If this becomes outclassed by the working PyPI solution, I believe it still might not be replaceable for people who for whatever reason don’t have control of where they download their wheels from (and therefore can’t get a resolve using the metadata info). I don’t know how many of these people there are.

the comment I have on partial downloads is that I think those essentially cannot be verified -- there is no way to know if you are being served the metadata that was originally created. In fact there's no way to know if the metadata would even match the file hash included in the index file: a distribution mirror could serve whatever metadata it wants and it would get processed... Not sure if there's a practical attack here but the possibility seems real.

So this is an extremely reasonable concern, and my first thought is that if we’re thinking about adding METADATA files to PyPI that those would probably have checksummed urls too? So the more canonical warehouse approach seems like it would be beneficial for security and that would be a great reason to retire this in favor of that once it gets going.

Separately, however, I’m not entirely sure how, if you have known checksums for wheels, that you could possibly avoid eventually checking those checksums during a pip resolve. The prototype I’ve implemented (which I’ve been meaning to spend more time on recently) will use the metadata information to pull down URLs to download everything from along the way, then download all the wheels in parallel at the end, presumably checking checksums, although I need to verify that.

I am working on another approach (it works too) that modifies pip to write resolve URLs to stdout instead of actually downloading anything, and then downloads them all in one go in parallel, when the application is first started. By not downloading the wheels and checking the checksums in the same pip invocation that gets the URLs, I can definitely see a potential avenue for exploitation. However, we still have to pull down wheels in the end, and pex just uses pip to resolve now, so it should be checking checksums in the same places where pip does.

I’m vaguely familiar with where checksum validation happens in pip but not enough to answer more confidently. I think security should generally be a huge concern when proposing massive changes to pip resolves and I think that it needs a little more research on my part to be able to say more confidently that it’s not going to introduce a huge issue.

EDIT: One last possible twist on this is that along with the zipfile-searching part of this PR, it also adds a cache of dependencies, keyed by the requirement download URL, serialized in a json file, and stored across pip runs. If we wanted to methodically address the checksumming issue, it's possible we could store checksums from previous downloads there. That code is hairy and needs to be replaced anyway though, and I'm not sure how big that json file would get over time especially if we started adding longer strings to it. It would would be at best a workaround for the problem -- I believe the known attack vector of pulling a newly released version of a dependency from PyPI would reliably avoid the json cache, so it's not a solution here.
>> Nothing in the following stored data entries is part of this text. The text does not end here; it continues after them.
[src/verilog/emu_pkg.sv]
// package: register map, field layout, reset values and states of the external memory unit
package emu_pkg;

	// ----------------------------------------------------------------
	// register map
	// ----------------------------------------------------------------
	localparam logic [15:0] ADDR_WRITE_TIMING   = 16'hfe31;
	localparam logic [15:0] ADDR_READ_TIMING    = 16'hfe32;
	localparam logic [15:0] ADDR_SERIAL_CONTROL = 16'hfe33;
	localparam logic [15:0] ADDR_MODE_SELECT    = 16'hff30;

	// ----------------------------------------------------------------
	// reset values
	// ----------------------------------------------------------------
	localparam logic [7:0] RST_WRITE_TIMING = 8'hff;
	// bit 7 (expansion setup extend) clear, others set
	localparam logic [7:0] RST_READ_TIMING  = 8'h7f;
	// mode: master set, everything else clear
	localparam logic [7:0] RST_MODE_SELECT  = 8'h02;
	// serial control bits 0,1,2,6 set; bit 5 clear; bit 4 untouched
	localparam logic [7:0] RST_SERIAL_MASK  = 8'hef;
	localparam logic [7:0] RST_SERIAL_VALUE = 8'h47;

	// ----------------------------------------------------------------
	// field positions
	// ----------------------------------------------------------------
	localparam int POS_WSU  = 0;
	localparam int POS_WPW  = 3;
	localparam int POS_WHT  = 6;
	localparam int POS_WHT2 = 0;
	localparam int POS_RSU  = 1;
	localparam int POS_RPW  = 4;
	localparam int POS_EXPANSION_SETUP_EXTEND = 7;
	localparam int POS_SLAVE = 0;
	localparam int POS_MASTER = 1;
	localparam int POS_SERIAL_CONFIG_READ = 2;
	localparam int POS_SERIAL_PROM_PROGRAM = 3;
	localparam int POS_OE_N = 0;
	localparam int POS_WE_N = 1;
	localparam int POS_CE_N = 2;
	localparam int POS_CLK  = 3;
	localparam int POS_SDO  = 4;
	localparam int POS_SDOE_N = 5;
	localparam int POS_SLOW = 6;
	localparam int POS_SDI  = 7;

	// ----------------------------------------------------------------
	// serial clock division (reload values: half period minus one, in bus clocks)
	// ----------------------------------------------------------------
	localparam logic [4:0] SCLK_HALF_FAST = 5'h01;
	localparam logic [4:0] SCLK_HALF_SLOW = 5'h1f;

	// ----------------------------------------------------------------
	// types
	// ----------------------------------------------------------------
	typedef enum logic [4:0] {
		EMU_IDLE  = 5'b00001,
		EMU_SETUP = 5'b00010,
		EMU_PULSE = 5'b00100,
		EMU_HOLD  = 5'b01000,
		EMU_XPND  = 5'b10000
	} emu_state_e;

	typedef struct packed {
		logic        valid;
		logic        write;
		logic [23:0] addr;
		logic [7:0]  data;
	} emu_req_s;

	typedef struct packed {
		logic [23:0] addr;
		logic [7:0]  dout;
		logic        dout_en;
		logic        ce_n;
		logic        oe_n;
		logic        we_n;
	} emu_pins_s;

endpackage : emu_pkg

[src/verilog/emu_ext_mem_unit.sv]
// external memory unit: request arbitration, strobe timing, expansion cycles, serial prom
//
// Our own choice: the plain strobed port.
`timescale 1ns/1ps
//
// Summary of operation
// - accept requests from bus masters, processor bypass and chip-select generators
// - expansion cycle: logic matrix drives chip select, unit drives address, data, strobes
// - expansion strobes assert on falling edge, release on rising edge
// - continue request extends active strobe, else cycle ends
// - expansion write setup half clock, plus one clock when extend bit set
// - expansion writes add no hold clocks
// - after reset the unit is internal bus master
// - target-mode pin high during initialization makes the unit a slave
// - chip select held high while reset is active
// - mode bit 0 slave clears on reset, bit 1 master sets
// - mode bit 2 selects serial read, bit 3 (program) is only stored; both clear on reset
// - configuration bytes reachable only while unlock bit is set
// - write setup is field plus half clock, resets to all ones
// - write pulse is field plus half clock, bits 5:3, resets ones
// - write hold is field clocks, split over both bytes, resets ones
// - read setup is field plus half clock, bits 3:1, resets ones
// - read pulse is field plus half clock, bits 6:4, resets ones
// - serial bits 0,1,2 drive prom oe, write enable, chip enable; set on reset
// - bit 4 prom write data keeps value; bit 5 low enables output buffer
// - in serial read mode serial clock is bus clock over 4, or over 64 when slow bit set; otherwise bit 3 drives it
// - serial bit 7 reads back prom data input
// - slow reads stall the requesting master with wait
//
module emu_ext_mem_unit
	import emu_pkg::*;
(
	input  wire logic        mclk,
	input  wire logic        rst,
	input  wire logic        clk_en,
	input  wire logic [15:0] reg_addr,
	input  wire logic [7:0]  reg_wdata,
	input  wire logic        reg_wr,
	input  wire logic        reg_rd,
	output logic      [7:0]  reg_rdata,
	input  wire logic        hidden_reg_unlock,
	input  wire emu_req_s    bus_req,
	input  wire emu_req_s    bypass_req,
	input  wire emu_req_s    select_req,
	input  wire logic        select_expansion,
	input  wire logic        continue_cycle_request,
	output logic      [2:0]  req_wait,
	output logic      [7:0]  rd_data,
	output logic      [2:0]  rd_done,
	input  wire logic        target_mode_pin,
	output logic             bus_master,
	output emu_pins_s        mem_rise,
	output logic             oe_fall_n,
	output logic             we_fall_n,
	input  wire logic [7:0]  mem_din,
	input  wire logic        prom_read_bit,
	output logic             serial_clk
);

	// ----------------------------------------------------------------
	// pin synchronisers
	// ----------------------------------------------------------------
	logic [7:0] din_s1, din_s2;
	logic       sdi_s1, sdi_s2, tgt_s1, tgt_s2;

	always_ff @(posedge mclk) begin
		if (clk_en) begin
			din_s1 <= mem_din;
			din_s2 <= din_s1;
			sdi_s1 <= prom_read_bit;
			sdi_s2 <= sdi_s1;
			tgt_s1 <= target_mode_pin;
			tgt_s2 <= tgt_s1;
		end
	end

	// ----------------------------------------------------------------
	// registers
	// ----------------------------------------------------------------
	logic [7:0] write_timing, read_timing, serial_prom_control, interface_mode_select;
	logic [7:0] next_write_timing, next_read_timing, next_serial, next_mode;
	logic [7:0] next_rdata;
	logic       init_done, next_init_done;
	logic       reg_ok;

	assign reg_ok = hidden_reg_unlock;

	always_comb begin
		next_write_timing = write_timing;
		next_read_timing  = read_timing;
		next_serial       = serial_prom_control;
		next_mode         = interface_mode_select;
		next_init_done    = 1'b1;
		next_rdata        = 8'h00;
		// sample the strap once, on the first enabled edge after reset
		if (!init_done && tgt_s2) begin
			next_mode[POS_SLAVE]  = 1'b1;
			next_mode[POS_MASTER] = 1'b0;
		end
		if (reg_wr && reg_ok) begin
			unique case (reg_addr)
				ADDR_WRITE_TIMING:   next_write_timing = reg_wdata;
				ADDR_READ_TIMING:    next_read_timing  = reg_wdata;
				ADDR_SERIAL_CONTROL: next_serial[6:0]  = reg_wdata[6:0];
				ADDR_MODE_SELECT:    next_mode[5:0]    = reg_wdata[5:0];
				default: ;
			endcase
		end
		if (reg_rd && reg_ok) begin
			unique case (reg_addr)
				ADDR_WRITE_TIMING:   next_rdata = write_timing;
				ADDR_READ_TIMING:    next_rdata = read_timing;
				ADDR_SERIAL_CONTROL: next_rdata = {sdi_s2, serial_prom_control[6:0]};
				ADDR_MODE_SELECT:    next_rdata = {2'b00, interface_mode_select[5:0]};
				default: ;
			endcase
		end
	end

	always_ff @(posedge mclk) begin
		if (rst) begin
			write_timing          <= RST_WRITE_TIMING;
			read_timing           <= RST_READ_TIMING;
			interface_mode_select <= RST_MODE_SELECT;
			// prom data bit is left as it was across reset
			serial_prom_control   <= (serial_prom_control & ~RST_SERIAL_MASK)
				| RST_SERIAL_VALUE;
			init_done             <= 1'b0;
			reg_rdata             <= 8'h00;
		end else if (clk_en) begin
			write_timing          <= next_write_timing;
			read_timing           <= next_read_timing;
			interface_mode_select <= next_mode;
			serial_prom_control   <= next_serial;
			init_done             <= next_init_done;
			reg_rdata             <= next_rdata;
		end
	end

	// ----------------------------------------------------------------
	// arbitration and strobe sequencing
	// ----------------------------------------------------------------
	// setup, pulse and expansion counts are in half clocks so the half-clock strobe edges stay exact; hold counts whole clocks
	logic [1:0] grant, next_grant;
	emu_state_e state, next_state;
	logic [3:0] cnt, next_cnt;
	logic       cur_wr, next_cur_wr;
	logic [23:0] cur_addr, next_cur_addr;
	logic [7:0] cur_data, next_cur_data;
	logic [2:0] next_wait, next_done;
	logic [7:0] next_rd_data;
	logic       x_ext, next_x_ext;
	emu_req_s   pick;
	logic [1:0] pick_id;
	logic [2:0] write_setup_field, write_pulse_field, write_hold_field, read_setup_field, read_pulse_field;

	assign write_setup_field = write_timing[POS_WSU +: 3];
	assign write_pulse_field = write_timing[POS_WPW +: 3];
	assign write_hold_field = {read_timing[POS_WHT2], write_timing[POS_WHT +: 2]};
	assign read_setup_field = read_timing[POS_RSU +: 3];
	assign read_pulse_field = read_timing[POS_RPW +: 3];

	always_comb begin
		// fixed priority: bypass keeps core timing, then bus, then selectors
		// a source whose done pulse stands is skipped: its valid is still up
		pick       = select_req;
		pick.valid = select_req.valid && !rd_done[2];
		pick_id    = 2'd2;
		if (bus_req.valid && !rd_done[0]) begin
			pick    = bus_req;
			pick_id = 2'd0;
		end
		if (bypass_req.valid && !rd_done[1]) begin
			pick    = bypass_req;
			pick_id = 2'd1;
		end
	end

	always_comb begin
		next_state    = state;
		next_cnt      = cnt;
		next_grant    = grant;
		next_cur_wr   = cur_wr;
		next_cur_addr = cur_addr;
		next_cur_data = cur_data;
		next_x_ext    = x_ext;
		next_done     = 3'b000;
		next_rd_data  = rd_data;
		next_wait     = {select_req.valid, bypass_req.valid, bus_req.valid} & ~rd_done;
		unique case (state)
			EMU_IDLE: begin
				if (pick.valid) begin
					next_grant    = pick_id;
					next_cur_wr   = pick.write;
					next_cur_addr = pick.addr;
					next_cur_data = pick.data;
					next_x_ext    = (pick_id == 2'd2) && select_expansion;
					if (next_x_ext) begin
						next_state = EMU_XPND;
						next_cnt   = (pick.write && read_timing[POS_EXPANSION_SETUP_EXTEND]) ? 4'd2 : 4'd0;
					end else begin
						next_state = EMU_SETUP;
						next_cnt   = {(pick.write ? write_setup_field : read_setup_field), 1'b0};
					end
					// writes are buffered, only reads hold the master
					next_wait[pick_id] = ~pick.write;
				end
			end
			EMU_SETUP: begin
				if (cnt == 4'd0) begin
					next_state = EMU_PULSE;
					next_cnt   = {(cur_wr ? write_pulse_field : read_pulse_field), 1'b0};
				end else begin
					next_cnt = cnt - 4'd2;
				end
				next_wait[grant] = ~cur_wr;
			end
			EMU_PULSE: begin
				next_wait[grant] = ~cur_wr;
				if (cnt <= 4'd1) begin
					if (!cur_wr) begin
						// read data still has to clear the pin synchroniser
						next_state = EMU_HOLD;
						next_cnt   = 4'd1;
					end else if (write_hold_field != 3'd0) begin
						next_wait[grant] = 1'b0;
						next_state       = EMU_HOLD;
						next_cnt         = {1'b0, write_hold_field};
					end else begin
						next_wait[grant] = 1'b0;
						next_state       = EMU_IDLE;
					end
				end else begin
					next_cnt = cnt - 4'd2;
				end
			end
			EMU_HOLD: begin
				next_cnt         = cnt - 4'd1;
				next_wait[grant] = ~cur_wr;
				if (cnt == 4'd1) begin
					next_state       = EMU_IDLE;
					next_done[grant] = ~cur_wr;
					next_wait[grant] = 1'b0;
					next_rd_data     = cur_wr ? rd_data : din_s2;
				end
			end
			EMU_XPND: begin
				next_wait[grant] = 1'b0;
				if (cnt != 4'd0) begin
					next_cnt = cnt - 4'd2;
				end else if (!continue_cycle_request) begin
					if (cur_wr) begin
						next_state = EMU_IDLE;
					end else begin
						// two cycles for the last sample to reach the second flop
						next_state = EMU_HOLD;
						next_cnt   = 4'd2;
					end
				end
			end
			default: next_state = EMU_IDLE;
		endcase
	end

	// strobe active in the last setup cycle and every pulse cycle but the closing one
	// the pin is the or of the rising-edge and falling-edge copies:
	// it falls half a clock after the rising copy and rises with it
	logic strobe_next;
	assign strobe_next = (next_state == EMU_SETUP && next_cnt == 4'd0)
		|| (next_state == EMU_PULSE && next_cnt >= 4'd2)
		|| (next_state == EMU_XPND && next_cnt == 4'd0);

	always_ff @(posedge mclk) begin
		if (rst) begin
			state    <= EMU_IDLE;
			cnt      <= 4'd0;
			grant    <= 2'd0;
			cur_wr   <= 1'b0;
			cur_addr <= 24'h00_0000;
			cur_data <= 8'h00;
			x_ext    <= 1'b0;
			req_wait <= 3'b000;
			rd_done  <= 3'b000;
			rd_data  <= 8'h00;
			mem_rise <= '{addr: 24'h00_0000, dout: 8'h00, dout_en: 1'b0,
				ce_n: 1'b1, oe_n: 1'b1, we_n: 1'b1};
			bus_master <= 1'b1;
		end else if (clk_en) begin
			state    <= next_state;
			cnt      <= next_cnt;
			grant    <= next_grant;
			cur_wr   <= next_cur_wr;
			cur_addr <= next_cur_addr;
			cur_data <= next_cur_data;
			x_ext    <= next_x_ext;
			req_wait <= next_wait;
			rd_done  <= next_done;
			rd_data  <= next_rd_data;
			bus_master <= next_mode[POS_MASTER];
			mem_rise.addr    <= next_cur_addr;
			mem_rise.dout    <= serial_prom_control[POS_SDO];
			mem_rise.dout_en <= ~serial_prom_control[POS_SDOE_N];
			// expansion chip select comes from the selector, not from here
			mem_rise.ce_n    <= serial_prom_control[POS_CE_N];
			mem_rise.oe_n    <= serial_prom_control[POS_OE_N];
			mem_rise.we_n    <= serial_prom_control[POS_WE_N];
			if (next_state != EMU_IDLE) begin
				mem_rise.dout    <= next_cur_data;
				mem_rise.dout_en <= next_cur_wr;
				mem_rise.ce_n    <= next_x_ext;
				mem_rise.oe_n    <= ~(strobe_next && !next_cur_wr);
				mem_rise.we_n    <= ~(strobe_next && next_cur_wr);
			end
		end
	end

	// falling-edge copies: leading edge half a clock late, trailing edge
	// taken from the rising copy, so single-clock cycles stay possible
	always_ff @(negedge mclk) begin
		if (rst) begin
			oe_fall_n <= 1'b1;
			we_fall_n <= 1'b1;
		end else if (clk_en) begin
			oe_fall_n <= mem_rise.oe_n;
			we_fall_n <= mem_rise.we_n;
		end
	end

	// ----------------------------------------------------------------
	// serial clock divider
	// ----------------------------------------------------------------
	logic [4:0] sdiv, next_sdiv;
	logic       next_sclk;

	always_comb begin
		next_sdiv = sdiv - 5'd1;
		next_sclk = serial_clk;
		if (!interface_mode_select[POS_SERIAL_CONFIG_READ]) begin
			next_sclk = serial_prom_control[POS_CLK];
			next_sdiv = 5'd0;
		end else if (sdiv == 5'd0) begin
			next_sclk = ~serial_clk;
			next_sdiv = serial_prom_control[POS_SLOW] ? SCLK_HALF_SLOW : SCLK_HALF_FAST;
		end
	end

	always_ff @(posedge mclk) begin
		if (rst) begin
			sdiv       <= 5'd0;
			serial_clk <= 1'b0;
		end else if (clk_en) begin
			sdiv       <= next_sdiv;
			serial_clk <= next_sclk;
		end
	end

endmodule : emu_ext_mem_unit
ofek commented 2 years ago

What is the status of this?

uranusjr commented 2 years ago

I think the main thing left is a format to (optionally) output the resolution result into (PEP 665, see #10636). So let’s wait for that PEP to land first.

cosmicexplorer commented 1 year ago

This work has largely been merged, although #12186 tracks in-flight changes to fix up metadata resolves and #12184 covers how to upstream the remaining caching of metadata lookups done in the prototype described here.